- The CEOs of nine pharmaceutical companies signed a letter vowing only to seek emergency approval of their experimental coronavirus vaccines after they prove safe and effective in a large-scale clinical trial.
- The nine top executives run coronavirus vaccine developers AstraZeneca, Moderna, BioNTech, Pfizer, GlaxoSmithKline, J&J, Merck, Novavax and Sanofi. Several of them have begun late-stage testing and could be in position to seek an emergency use authorization from the FDA — an unusual clearance granted during a public health crisis — before the end of the year.
- The letter comes after multiple reports the Trump administration has considered granting emergency authorization of a vaccine before the presidential election and prior to obtaining full results from Phase 3 testing. The Centers of Disease Control and Prevention recently told states for prepare for vaccine distribution by Nov. 1.
The drug industry is at a crossroads. Pharma and biotech companies could save thousands of lives and curb the pandemic if they produce, in record time, safe vaccines proven to prevent COVID-19. But seeking clearance of a vaccine before then, during the height of presidential election campaigns, could backfire with an already hesitant public.
Tensions have built for months as coronavirus case numbers remain at high levels in the U.S. and around the world. A recent decision by the Food and Drug Administration to clear emergency use of convalescent plasma without data from a rigorous trial further heightened concerns of a hasty approval process.
The agency's decision — and Commissioner Stephen Hahn's misleading description of it — led many scientific experts to publicly question the independence of the FDA. Just a day earlier, President Trump had attacked the FDA on Twitter for delaying COVID-19 treatments.
Vaccines, though, are a greater test, given their potential use in tens of millions of healthy individuals. Candidates from AstraZeneca, Moderna, as well as partners BioNTech and Pfizer, are now in Phase 3 trials in the U.S. Pfizer CEO Albert Bourla has said that the company could seek an emergency approval as early as October.
As these trials have progressed, multiple reports emerged suggesting the Trump administration could fast-track a vaccine before the November election. FDA's Hahn told the Financial Times he'd be willing to clear a vaccine early, as long as the benefits outweighed the risks. During a Friday speech, Trump said a vaccine could be ready in October, contradicting the predictions of top health officials.

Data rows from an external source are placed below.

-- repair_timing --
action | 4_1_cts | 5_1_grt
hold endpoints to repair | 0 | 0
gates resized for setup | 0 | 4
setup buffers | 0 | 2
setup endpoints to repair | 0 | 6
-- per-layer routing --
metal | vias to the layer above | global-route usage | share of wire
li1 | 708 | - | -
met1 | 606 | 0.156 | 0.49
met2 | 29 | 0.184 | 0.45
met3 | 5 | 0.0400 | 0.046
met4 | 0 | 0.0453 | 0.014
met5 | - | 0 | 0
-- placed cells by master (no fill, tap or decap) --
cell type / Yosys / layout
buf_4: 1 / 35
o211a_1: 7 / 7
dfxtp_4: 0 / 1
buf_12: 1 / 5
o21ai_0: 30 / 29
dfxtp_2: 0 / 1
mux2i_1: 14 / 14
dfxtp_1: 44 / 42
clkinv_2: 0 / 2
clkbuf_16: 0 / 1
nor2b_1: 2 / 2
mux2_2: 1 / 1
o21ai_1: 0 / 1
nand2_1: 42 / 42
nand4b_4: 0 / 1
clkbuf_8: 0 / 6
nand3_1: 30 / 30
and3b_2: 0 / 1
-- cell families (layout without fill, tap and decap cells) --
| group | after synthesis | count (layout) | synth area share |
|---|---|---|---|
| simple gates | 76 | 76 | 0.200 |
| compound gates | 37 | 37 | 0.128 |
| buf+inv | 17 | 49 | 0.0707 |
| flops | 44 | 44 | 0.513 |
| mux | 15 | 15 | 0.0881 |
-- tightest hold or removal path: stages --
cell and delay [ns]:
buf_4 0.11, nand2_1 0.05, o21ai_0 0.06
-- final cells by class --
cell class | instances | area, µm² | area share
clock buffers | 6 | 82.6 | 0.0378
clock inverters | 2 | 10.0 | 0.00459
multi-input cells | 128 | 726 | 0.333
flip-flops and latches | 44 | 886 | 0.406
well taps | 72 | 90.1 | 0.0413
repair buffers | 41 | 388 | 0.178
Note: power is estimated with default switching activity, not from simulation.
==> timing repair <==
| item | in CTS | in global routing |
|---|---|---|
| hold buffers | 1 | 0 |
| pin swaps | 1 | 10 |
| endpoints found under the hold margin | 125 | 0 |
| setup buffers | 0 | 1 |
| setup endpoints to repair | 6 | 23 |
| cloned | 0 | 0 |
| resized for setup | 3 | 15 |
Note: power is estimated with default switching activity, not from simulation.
$ cat src/design/uar_params.svh
`ifndef UAR_PARAMS_SVH
`define UAR_PARAMS_SVH

// register byte offsets on the apb slave
`define UAR_OFF_CTRL     12'h000
`define UAR_OFF_BAUD     12'h004
`define UAR_OFF_STATUS   12'h008
`define UAR_OFF_RXBUF    12'h00c

// control field positions
`define UAR_CTRL_ON        0
`define UAR_CTRL_RX_ENABLE 1
`define UAR_CTRL_TX_ENABLE 2
`define UAR_CTRL_SPEED     3
`define UAR_CTRL_RXINV     4
`define UAR_CTRL_FE_ENABLE 5
`define UAR_CTRL_PE_ENABLE 6
`define UAR_CTRL_MODE_LO   8

// reset values
`define UAR_CTRL_RESET   32'h0000_0000
`define UAR_BAUD_RESET   16'h0000

// mode encodings
`define UAR_MODE_8N      4'h0
`define UAR_MODE_7N      4'h1
`define UAR_MODE_ODD     4'h2
`define UAR_MODE_EVEN    4'h3

// oversampling figures
`define UAR_TICKS_NORMAL 5'h10
`define UAR_TICKS_HIGH   5'h04
`define UAR_SAMPLE_A     5'h07
`define UAR_SAMPLE_B     5'h08
`define UAR_SAMPLE_C     5'h09

`endif

$ cat src/design/uar_pkg.sv
package uar_pkg;

    typedef enum logic [2:0] {
        UAR_IDLE  = 3'b000,
        UAR_EDGE  = 3'b001,
        UAR_START = 3'b010,
        UAR_DATA  = 3'b011,
        UAR_PAR   = 3'b100,
        UAR_STOP  = 3'b101
    } uar_state_t;

    typedef struct packed {
        logic [7:0] data;
        logic       ferr;
        logic       perr;
    } uar_entry_t;

endpackage : uar_pkg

Politicization of the approval process could compound a growing mistrust some Americans have of vaccines, despite decades of evidence proving them to be safe and effective for widespread use against a variety of infectious diseases.
With reputations at stake, vaccine developers have taken stronger public positions against any potential political interference in approval of their products.
AstraZeneca, last week, pledged it was "moving quickly without cutting corners." The trade group BIO, on Sept. 3, called on the FDA to "maintain its historic independence" and for its members to ensure the use of any new products should be "data-driven."
Tuesday morning, the CEOs of nine companies that, combined, have made more than 70 approved vaccines, signed a letter pledging to only file for an emergency approval of a coronavirus shot after safety and efficacy has been shown in a Phase 3 study designed to meet regulatory standards.
They added that they'll maintain the "high scientific and ethical standards" of clinical trials and vaccine manufacturing, and will work to "ensure a sufficient supply and range of vaccine options, including those suitable for global access."
"We believe this pledge will help ensure public confidence in the rigorous scientific and regulatory process by which COVID-19 vaccines are evaluated and may ultimately be approved," the CEOs wrote.
Pfizer said last week that it had enrolled some 25,000 of the 30,000 planned participants in its Phase 3 trial. Moderna, at around 21,000 as of Friday, is slightly behind with its trial, but has reportedly slowed enrollment to recruit a more diverse study population, a key consideration of developers as they prepare for a mass vaccination campaign. AstraZeneca just began its Phase 3 study, while J&J and Novavax could follow this month.
The FDA will convene an advisory panel on Oct. 22, though it's not expected to consider any approval applications.